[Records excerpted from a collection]

---+---

[src/rtl/mrs_seq.sv]
module mrs_seq
  import mrs_seq_pkg::*;
#(
  parameter int SEL_W   = 3,
  parameter int VAL_W   = 14,
  parameter int TMOD_W  = 5,
  parameter int TRP_W   = 5,
  parameter int ODT_PRE = 1
) (
  input  logic              clk_i,
  input  logic              rst_ni,
  input  logic              req_i,
  input  logic [SEL_W-1:0]  req_sel_i,
  input  logic [VAL_W-1:0]  req_val_i,
  input  logic              rtt_old_i,
  input  logic              rtt_new_i,
  output logic              req_ready_o,
  input  logic              banks_idle_i,
  input  logic              pre_cmd_i,
  input  logic              burst_busy_i,
  input  logic              cke_i,
  input  logic              odt_req_i,
  input  logic [TMOD_W-1:0] tmod_cyc_i,
  input  logic [TRP_W-1:0]  trp_cyc_i,
  output logic [1:0]        cmd_o,
  output logic [SEL_W-1:0]  ba_o,
  output logic [VAL_W-1:0]  addr_o,
  output logic              odt_o,
  output logic              busy_o,
  output logic              done_o
);
  st_e              st_q, st_d;
  logic [SEL_W-1:0] sel_q;
  logic [VAL_W-1:0] val_q;
  logic             gate_q;
  logic             trp_zero, hold_zero, lead_ok;
  logic             accept, issue, dev_ok, force_low, in_hold_open;

  mrs_dly_cnt #(.W(TRP_W)) u_trp (
    .clk_i  (clk_i),
    .rst_ni (rst_ni),
    .load_i (pre_cmd_i),
    .val_i  (trp_cyc_i),
    .zero_o (trp_zero)
  );

  mrs_dly_cnt #(.W(TMOD_W)) u_tmod (
    .clk_i  (clk_i),
    .rst_ni (rst_ni),
    .load_i (issue),
    .val_i  (tmod_cyc_i),
    .zero_o (hold_zero)
  );

  mrs_odt_gate #(.ODT_PRE(ODT_PRE)) u_odt (
    .clk_i     (clk_i),
    .rst_ni    (rst_ni),
    .force_i   (force_low),
    .odt_req_i (odt_req_i),
    .odt_o     (odt_o),
    .lead_ok_o (lead_ok)
  );

  assign dev_ok       = banks_idle_i && !burst_busy_i && cke_i && trp_zero && !pre_cmd_i;
  assign in_hold_open = (st_q == ST_HOLD) && !hold_zero;
  assign done_o       = (st_q == ST_HOLD) && hold_zero;
  assign req_ready_o  = (st_q == ST_IDLE) || done_o;
  assign accept       = req_i && req_ready_o;
  assign issue        = (st_q == ST_WAIT) && dev_ok && (!gate_q || lead_ok);
  assign force_low    = gate_q && ((st_q == ST_WAIT) || in_hold_open);
  assign busy_o       = (st_q == ST_WAIT) || in_hold_open;

  always_comb begin
    st_d = st_q;
    unique case (st_q)
      ST_IDLE: if (accept) st_d = ST_WAIT;
      ST_WAIT: if (issue)  st_d = ST_HOLD;
      ST_HOLD: if (hold_zero) st_d = accept ? ST_WAIT : ST_IDLE;
      default: st_d = ST_IDLE;
    endcase
  end

  always_ff @(posedge clk_i or negedge rst_ni) begin
    if (!rst_ni) begin
      st_q   <= ST_IDLE;
      sel_q  <= '0;
      val_q  <= '0;
      gate_q <= 1'b0;
    end else begin
      st_q <= st_d;
      if (accept) begin
        sel_q  <= req_sel_i;
        val_q  <= req_val_i;
        gate_q <= rtt_old_i | rtt_new_i;
      end
    end
  end

  assign cmd_o  = issue ? CMD_MRS : CMD_NOP;
  assign ba_o   = issue ? sel_q : '0;
  assign addr_o = issue ? val_q : '0;
endmodule

[config.mk]
export PLATFORM = sky130hd
export DESIGN_NAME = mrs_seq
export DESIGN_NICKNAME = d
export VERILOG_FILES = /design/src/rtl/mrs_seq_pkg.sv /design/src/rtl/mrs_dly_cnt.sv /design/src/rtl/mrs_odt_gate.sv /design/src/rtl/mrs_seq.sv
export SDC_FILE = /design/constraint.sdc
export NUM_CORES = 1
export LEC_CHECK = 0
export ABC_AREA = 1
export BUFFER_PORTS_ARGS = -buffer_cell sky130_fd_sc_hd__buf_2
export CAP_MARGIN = 40
export CORE_AREA = 2 2 72 60
export DETAILED_ROUTE_END_ITERATION = 7
export DIE_AREA = 0 0 74 62
export HOLD_SLACK_MARGIN = 0.12
export PLACE_DENSITY = 0.73
export SLEW_MARGIN = 25
export SYNTH_ARGS = -nofsm -noshare
export SYNTH_HDL_FRONTEND = slang
export SYNTH_SLANG_ARGS = --single-unit
[constraint.sdc]
create_clock -name clk_i -period 1.95 [get_ports clk_i]
set_clock_uncertainty 0.1 [all_clocks]
set_input_delay 0.39 -clock clk_i [delete_from_list [all_inputs] [get_ports clk_i]]
set_output_delay 0.39 -clock clk_i [all_outputs]
set_load 0.01 [all_outputs]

---+---

• _WHAT IS EXPECTED_
Work out how many lines in the records above hold the string "parameter", then give only that count.

• _EXERCISE RESPONSE_
5